The study also found that, despite the sector's adoption of many commercial business practices, academics remain reluctant to take marketing advice. Of the communications staff questioned, only half said they had a "good" or "excellent" relationship with academics.
David Roberts, one of the report's authors, said: "Universities are still compartmentalising marketing as something done by a small number of people to bring in students."
He added that marketing directors tend still to be excluded from the "top strategic table", which can lead to a focus on "spin".
The report identifies some clear divisions between and within the sectors of the three countries.
The communications chiefs in older research-intensive universities are twice as likely to be part of the executive management group as their counterparts in modern universities and colleges.

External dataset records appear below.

<file path="config.mk">
export PLATFORM = sky130hd
export DESIGN_NAME = bottling_controller
export DESIGN_NICKNAME = d
export VERILOG_FILES = /design/src/rtl/bottling_pkg.sv /design/src/rtl/bottling_controller.sv
export SDC_FILE = /design/constraint.sdc
export NUM_CORES = 1
export LEC_CHECK = 0
export ABC_CLOCK_PERIOD_IN_PS = 6700
export CORE_ASPECT_RATIO = 1.25
export CORE_MARGIN = 2
export CORE_UTILIZATION = 35
export DETAILED_ROUTE_END_ITERATION = 7
export PLACE_DENSITY_LB_ADDON = 0.25
export SLEW_MARGIN = 20
export SYNTH_ARGS = -nofsm -noshare
export SYNTH_HDL_FRONTEND = slang
export SYNTH_SLANG_ARGS = --single-unit
</file>
<file path="constraint.sdc">
create_clock -name clk -period 6.7 [get_ports clk]
set_input_delay 1.34 -clock clk [delete_from_list [all_inputs] [get_ports clk]]
set_output_delay 1.34 -clock clk [all_outputs]
set_load 0.05 [all_outputs]
</file>
<file path="src/rtl/bottling_pkg.sv">
// Shared definitions for the bottling controller: state encoding and default widths.
package bottling_pkg;

  localparam int PILL_W_DEF   = 6;
  localparam int BOTTLE_W_DEF = 8;

  typedef enum logic [1:0] {
    IDLE = 2'd0,
    FILL = 2'd1,
    SWAP = 2'd2,
    DONE = 2'd3
  } state_e;

endpackage

</file>
<file path="src/rtl/bottling_controller.sv">
// Bottling line controller: counts pills into bottles and bottles into a batch.
// Optional feature macro: BOTTLING_PAUSE_EN (pause level freezes FILL/SWAP).
// The pill/flicker divider lives outside this block.
module bottling_controller
  import bottling_pkg::*;
#(
  parameter int PILL_W   = PILL_W_DEF,
  parameter int BOTTLE_W = BOTTLE_W_DEF
) (
  input  logic                clk,
  input  logic                reset,
  input  logic                start,
  input  logic                stop,
  input  logic                pause,
  input  logic                pill_pulse,
  input  logic                display_flicker,
  input  logic [PILL_W-1:0]   pills_per_bottle,
  input  logic [BOTTLE_W-1:0] bottle_target,
  output logic [PILL_W-1:0]   pill_count,
  output logic [BOTTLE_W-1:0] bottle_count,
  output logic                valve_open,
  output logic                conveyor_on,
  output logic                done,
  output logic                cfg_error,
  output logic                display_blink,
  output logic [1:0]          state
);

  state_e              state_q, state_d;
  logic [PILL_W-1:0]   pill_q, pill_d, ppb_q, ppb_d;
  logic [BOTTLE_W-1:0] bottle_q, bottle_d, tgt_q, tgt_d;
  logic                cfg_err_q, cfg_err_d;
  logic                paused;
  logic                cfg_ok;
  logic [PILL_W-1:0]   pill_inc;
  logic [BOTTLE_W-1:0] bottle_inc;

`ifdef BOTTLING_PAUSE_EN
  assign paused = pause && (state_q == FILL || state_q == SWAP);
`else
  logic unused_pause;
  assign unused_pause = pause;
  assign paused       = 1'b0;
`endif

  assign cfg_ok     = (pills_per_bottle != '0) && (bottle_target != '0);
  // Counts cannot wrap: FILL leaves as soon as pill_inc reaches the nonzero latched setting.
  assign pill_inc   = pill_q + 1'b1;
  assign bottle_inc = bottle_q + 1'b1;

  // Next-state and datapath update; stop beats pause beats start/pill_pulse.
  always_comb begin
    state_d   = state_q;
    pill_d    = pill_q;
    bottle_d  = bottle_q;
    ppb_d     = ppb_q;
    tgt_d     = tgt_q;
    cfg_err_d = cfg_err_q;
    if (stop && state_q != IDLE) begin
      state_d = IDLE;
    end else if (!paused) begin
      unique case (state_q)
        IDLE, DONE: begin
          if (start) begin
            if (cfg_ok) begin
              state_d   = FILL;
              ppb_d     = pills_per_bottle;
              tgt_d     = bottle_target;
              pill_d    = '0;
              bottle_d  = '0;
              cfg_err_d = 1'b0;
            end else begin
              state_d   = IDLE;
              cfg_err_d = 1'b1;
            end
          end
        end
        FILL: begin
          if (pill_pulse) begin
            pill_d = pill_inc;
            if (pill_inc == ppb_q) begin
              bottle_d = bottle_inc;
              state_d  = (bottle_inc == tgt_q) ? DONE : SWAP;
            end
          end
        end
        SWAP: begin
          // The pill arriving during the swap is lost; it only marks the new bottle in place.
          if (pill_pulse) begin
            pill_d  = '0;
            state_d = FILL;
          end
        end
        default: state_d = IDLE;
      endcase
    end
  end

  // State, counters, latched settings and config-error flag.
  always_ff @(posedge clk) begin
    if (reset) begin
      state_q   <= IDLE;
      pill_q    <= '0;
      bottle_q  <= '0;
      ppb_q     <= '0;
      tgt_q     <= '0;
      cfg_err_q <= 1'b0;
    end else begin
      state_q   <= state_d;
      pill_q    <= pill_d;
      bottle_q  <= bottle_d;
      ppb_q     <= ppb_d;
      tgt_q     <= tgt_d;
      cfg_err_q <= cfg_err_d;
    end
  end

  assign pill_count    = pill_q;
  assign bottle_count  = bottle_q;
  assign cfg_error     = cfg_err_q;
  assign state         = state_q;
  assign valve_open    = (state_q == FILL) && !paused;
  assign conveyor_on   = (state_q == SWAP) && !paused;
  assign done          = (state_q == DONE);
  assign display_blink = display_flicker && ((state_q == DONE) || paused || cfg_err_q);

endmodule

</file>
# [Word-level counts from Yosys, hierarchy flattened]
# Index checks and enable logic that the tools add are counted.
[word_totals] elab_cells=53 regBits=31 out_inout_bits=21
[classes] bitwise=1 muxes=18 n_reduce_logical=16 addsub=2 n_eq_ne=10
[ops] operator="8-bit 2-to-1 mux" n=4
[ops] operator="6-bit 2-to-1 mux" n=4
[ops] operator="6-bit one-hot mux with 3 select lines" n=1
[ops] operator="8-bit one-hot mux with 2 select lines" n=1
[ops] operator="8-bit by 1-bit adder with 8-bit output, second input constant" n=1
[ops] operator="8-bit equality test" n=1
[ops] operator="2-bit 2-to-1 mux" n=4
[ops] operator="2-bit != test, second input constant" n=4
[ops] operator="4-bit AND reduction" n=2
[ops] operator="8-bit nonzero test" n=1
[ops] operator="6-bit by 1-bit adder with 6-bit output, second input constant" n=1
[ops] operator="6-bit equality test" n=1
[ops] operator="2-bit one-hot mux with 3 select lines" n=1
[ops] operator="6-bit AND reduction" n=1
[ops] operator="6-bit nonzero test" n=1
[ops] operator="5-bit AND reduction" n=1
[ops] operator="2-bit equality test, second input constant" n=2
[ops] operator="2-bit nonzero test" n=2
[ops] operator="2-bit OR reduction" n=2
[ops] operator="1-bit logical AND" n=3
[ops] operator="1-bit 2-to-1 mux" n=3
[ops] operator="3-bit AND reduction" n=1
[ops] operator="2-bit by 1-bit equality test with 1-bit output, second input constant" n=1
[ops] operator="2-bit zero test" n=1
[ops] operator="other kinds (3)" n=3

# [Depth between registers and ports, before layout]
[logic_depth] word_depth=6 depth_mapped=8 depth_no_buf=8

# [Worst setup path before layout]
# Ideal clock, no wire load.
[synth_timing] kind="reg2out" from="register state_q[0], in the netlist state[0]" to="output display_blink" t_arrival_ns=1.753 setup_slack_ns=3.607 t_required_ns=5.360 path_stages_with_launch=3 path_buffers=0 path_cell_list="dfxtp_1 ha_1 o21a_1"
[synth_between] elab_chain_cells=3
[synth_rtl] item="start, declared" line_no="bottling_controller.sv:29" text="state_e state_q, state_d;"
[synth_rtl] item="start signal, assigned" line_no="bottling_controller.sv:109" text="state_q <= state_d;"
[synth_rtl] item="2-bit equality test"
[synth_rtl] item="named net done" line_no="bottling_controller.sv:23" text="output logic done,"
[synth_rtl] item="1-bit logical OR" line_no="bottling_controller.sv:125" text="assign display_blink = display_flicker && ((state_q == DONE) || paused || cfg_err_q);"
[synth_rtl] item="1-bit logical AND" line_no="bottling_controller.sv:125"
[synth_rtl] item="end, declared" line_no="bottling_controller.sv:25" text="output logic display_blink,"
# The timed path passes the listed nets, and every way through them passes these cells.

# [Final worst setup path]
[layout_timing] from="input display_flicker" to="output display_blink"
[layout_between] elab_chain_cells=1
[layout_rtl] item="start, declared" line_no="bottling_controller.sv:16" text="input logic display_flicker,"
[layout_rtl] item="1-bit logical AND" line_no="bottling_controller.sv:125"
# Every way passes these cells.

==> tab_implementation.tex <==
\begin{tabular}{lr}
\hline
Metric & Value \\
\hline
\multicolumn{2}{l}{\textbf{Synth}} \\
Part of the Yosys area used for sequential elements & 31.9\% \\
Number of distinct library cell variants in the gate-level netlist after synthesis & 58 \\
Syn\_area\_per\_cell & 8.57 sq um \\
Post-synthesis register bit count & 31 \\
Synth Instances & approximately 230 \\
Yosys warns & 0 \\
Net count after synthesis & 254 \\
Number of flops mapped to enable cells by yosys & 0 \\
Main synth FF type & sky130\_fd\_sc\_hd\_\_dfxtp\_1 \\
Combined area of all synthesized cells & $\sim$2000 sq um \\
Async S/R FF share, synth & 0\% \\
\multicolumn{2}{l}{\textbf{GRT}} \\
Total global routing track utilization & around 16\% \\
Vias in the first global route & 1,636 \\
GRT overflow & 0 \\
First-pass GRT wire length & between 7000 and 8000 microns \\
Pin count of the biggest net entering global routing & 30 \\
Initial antenna violation count & 0 \\
\multicolumn{2}{l}{\textbf{Power and ir drop}} \\
Worst VDD drop & 0.000135 V \\
Cell leakage power & just under 0.0009 uW \\
Cell area power density & roughly 260 nW/um\^{}2 \\
\multicolumn{2}{l}{\textbf{STA}} \\
Maximum achievable frequency & 0.248 GHz \\
RSZ-0062 raised after global routing & false \\
Final Skew & just under 0.005 ns \\
Count of final max-slew check failures & 0 \\
Setup violation total in the final timing report & 0 \\
Final Hold Fails & 0 \\
Crit path setup slack, layout & between 2 and 3 ns \\
Min Tclk post-route & 4.03 ns \\
Post-route fraction of the period consumed by the critical path & approximately three fifths \\
TNS Setup & 0 ns \\
Worst relative slew slack & a little under two fifths \\
Actual slew at the worst max-slew pin & between 0.9 and 1 ns \\
\multicolumn{2}{l}{\textbf{Drt}} \\
Drt initial violations & about 120 \\
Via total after detailed routing & 1,770 \\
Number of vias per cell & between 5 and 6 \\
Detail-routed net length per standard cell & 14.3 microns \\
Length of the first detailed-routing pass in iterations & 4 \\
DRC & 0 \\
Final ANT Viol Nets & 0 \\
Detailed-route wire length & approximately 4700 microns \\
\multicolumn{2}{l}{\textbf{Clock tree}} \\
Clock transition time at the flip-flop clock pins of the worst setup and hold paths & 0.07 ns \\
Clock tree sinks & 31 \\
Clock root buffer & sky130\_fd\_sc\_hd\_\_clkbuf\_8 \\
Clock latency of the later-clocked register in the worst-skew pair & roughly 0.28 ns \\
Post-CTS setup buffer count & 0 \\
CTS Buf Count & 5 \\
Level count of the clock H-tree & 2 \\
Hold bufs inserted after CTS & 0 \\
Number of gates resized after CTS & 0 \\
Clk buf depth & 2 \\
CTS tree & built \\
\multicolumn{2}{l}{\textbf{Setup path}} \\
Type of destination of the critical path & primary output \\
Slowest cell on the critical path & sky130\_fd\_sc\_hd\_\_clkdlybuf4s50\_1 \\
Most numerous cell on the critical path & sky130\_fd\_sc\_hd\_\_clkdlybuf4s50\_1 \\
Signal arrival time at the worst endpoint & $\sim$2.7 ns \\
Worst setup path category & in -> out \\
CP Max Fanout & 1 \\
Delay contributed by the slowest stage of the critical path & 0.79 ns \\
Critical Path Source Type & input port \\
Chain of cells forming the critical path & clkdlybuf4s50\_1, o21a\_1, clkdlybuf4s50\_1 \\
Worst endpoint required time & around 5.4 ns \\
\multicolumn{2}{l}{\textbf{Floorplanning}} \\
Starting utilization of the core area & between 30\% and 40\% \\
Number of placement rows & 30 \\
CORE AREA & around 5400 sq um \\
Die Outline Area & between 6000 and 7000 sq um \\
Die boundary width & $\sim$71 microns \\
Die Span Y & 87.4 microns \\
I/O pin total & 42 \\
\multicolumn{2}{l}{\textbf{Placement}} \\
Placed Area & 2340 sq um \\
Count of buffers inserted at the top-level ports & 40 \\
Final weighted congestion of routability-driven global placement & $\sim$0.8 \\
Hpwl dp & between 3000 and 4000 microns \\
Post-placement setup slack & 2.67 ns \\
\multicolumn{2}{l}{\textbf{Final layout}} \\
Final \#Nets & 287 \\
Filler cell count in the final layout & just under 600 \\
Cell area after layout & roughly 2400 sq um \\
Antenna diode instance count & 0 \\
Fraction of final layout cells with drive strength greater than 1 & 6.51\% \\
Layout area overhead & 24.4\% \\
Commonest non-fill, non-tap cell in the layout & sky130\_fd\_sc\_hd\_\_clkdlybuf4s50\_1 \\
Most frequent cells in the layout & sky130\_fd\_sc\_hd\_\_clkdlybuf4s50\_1, sky130\_fd\_sc\_hd\_\_dfxtp\_1, sky130\_fd\_sc\_hd\_\_nor2\_1, sky130\_fd\_sc\_hd\_\_mux2i\_1, sky130\_fd\_sc\_hd\_\_nand3\_1 \\
\multicolumn{2}{l}{\textbf{Outcome}} \\
Status & completed \\
\multicolumn{2}{l}{\textbf{Run}} \\
Max\_cap viols & 0 \\
\multicolumn{2}{l}{\textbf{Hold path}} \\
Hold Path Class & reg -> reg \\
\hline
\end{tabular}
-- metrics by stage --
step | hold WS, ns | instances | utilization (%) | power, uW
3_3_place_gp | 0.499 | 317 | 43.4 | 494
5_1_grt | 0.549 | 325 | 44.8 | 674
4_1_cts | 0.527 | 325 | 44.9 | 639
3_5_place_dp | 0.511 | 317 | 43.4 | 496
6_report | 0.522 | 325 | 44.8 | 633
2_1_floorplan | 0.484 | 227 | - | 431
-- cells in the mapped netlist (2+ instances only) --
library cell                instances  share of area, %
sky130_fd_sc_hd__o2111ai_1          2              0.90
sky130_fd_sc_hd__or4_1              2              0.77
sky130_fd_sc_hd__mux2i_1           16               8.2
sky130_fd_sc_hd__nand3_1           12               3.1
sky130_fd_sc_hd__dfxtp_1           31                32
sky130_fd_sc_hd__buf_2              4               1.0
sky130_fd_sc_hd__nand2b_1           2              0.64
sky130_fd_sc_hd__o221a_2            2               1.2
sky130_fd_sc_hd__nor3_1             3              0.77
sky130_fd_sc_hd__inv_1              9               1.7
sky130_fd_sc_hd__a31oi_1            9               2.9
sky130_fd_sc_hd__nor4_1             4               1.3
sky130_fd_sc_hd__ha_1               6               3.9
sky130_fd_sc_hd__a21oi_1            9               2.3
sky130_fd_sc_hd__and2_1             4               1.3
sky130_fd_sc_hd__nand3b_1           3               1.2
sky130_fd_sc_hd__o211ai_1           5               1.9
sky130_fd_sc_hd__o221ai_1           2              0.90
sky130_fd_sc_hd__o22ai_1            2              0.64
sky130_fd_sc_hd__or3_1              5               1.6
sky130_fd_sc_hd__nand4bb_1          2               1.2
sky130_fd_sc_hd__nand2_1           10               1.9
sky130_fd_sc_hd__clkbuf_1           6               1.2
sky130_fd_sc_hd__o21ai_0            7               1.8
sky130_fd_sc_hd__buf_4              2              0.77
sky130_fd_sc_hd__nor2_1            25               4.8
sky130_fd_sc_hd__xnor2_1            7               3.2
sky130_fd_sc_hd__xor2_1             6               2.7
-- registers in the layout, summed over array words and instances (netlist names) --
| name | flops |
|---|---|
| state | 2 |
| cfg_error | 1 |
| tgt_q | 8 |
| bottle_count | 8 |
| ppb_q | 6 |
| pill_count | 6 |
-- critical path: cells and delay by family --
family,cells,cell delay [ns]
AO/OA/AOI/OAI,1,0.11
buffers and inverters,2,1.24
-- per-layer routing --
| metal | part of all wire (%) | global-route usage (%) |
|---|---|---|
| met5 | 0 | 0 |
| met4 | 0.51 | 4.29 |
| met3 | 5.2 | 3.59 |
| met2 | 52 | 27.1 |
| met1 | 42 | 20.1 |
-- logic make-up after synthesis --
kind of cell               Yosys count  synth area share [%]
xor gates and xnor gates            15                  7.52
and+or+nand+nor                     82                  22.8
adders and majority gates            6                  3.86
AOI/OAI and AO/OA                   53                  19.4
DFF                                 31                  31.9
buffers and inverters               24                  6.30
muxes                               16                  8.23
-- final cells by class --
type | count | area (sq um) | share of cell area, %
Sequential cell | 31 | 621 | 25.6
Clock buffer | 7 | 76.3 | 3.15
Multi-Input combinational cell | 172 | 1200 | 49.7
Tap cell | 64 | 80.1 | 3.31
Clock inverter | 1 | 5.00 | 0.207
Inverter | 9 | 33.8 | 1.40
Timing Repair Buffer | 41 | 403 | 16.6
-- worst paths after layout --
check,startpoint,end,slack [ns],depth (start not counted)
min,tgt_q[4]$_SDFFE_PP0P_,tgt_q[4]$_SDFFE_PP0P_,0.52,2
max,display_flicker,display_blink,2.67,3
max reg2reg,state[1]$_SDFFE_PP0P_,bottle_count[5]$_SDFFE_PP0P_,3.90,8
min reg2reg,tgt_q[4]$_SDFFE_PP0P_,tgt_q[4]$_SDFFE_PP0P_,0.52,2
-- report_power, final --
part	leakage [uW]	switching (uW)	internal (uW)	total, uW
Sequential	0.000252	23.9	207	231
Clock	0.0000422	69.0	72.8	142
Combinational	0.000593	156	104	261
No activity file was read; power rests on OpenSTA's default activity.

The largest marketing teams tend to be in Australia, but the report found that the UK was on equal terms when it came to international marketing efforts. "This may come as a surprise to the UK, which tends to think that Australian universities are better resourced for international recruitment," it says.
Financially, marketing departments fare better in the UK, where the average annual budget is £1.2 million, than they do in Australia (£980,000) or New Zealand (£678,000). The authors suggest that this may reflect the greater competition between institutions in the UK.
However, marketing directors are, on average, better paid in Australia.
•The Royal College of Art has become the first higher education institution to have its "brand" valued officially. According to the consultancy Interbrand, "brand RCA" is worth some £57 million.
The RCA - which this week confirmed that it had appointed Paul Thompson, director of the Smithsonian Institution's National Design Museum, its new rector - said the exercise has put "a monetary value on the very many intangible benefits" of the college's international reputation. The valuation will form part of a broader submission to the Higher Education Funding Council for England to maintain the college's funding.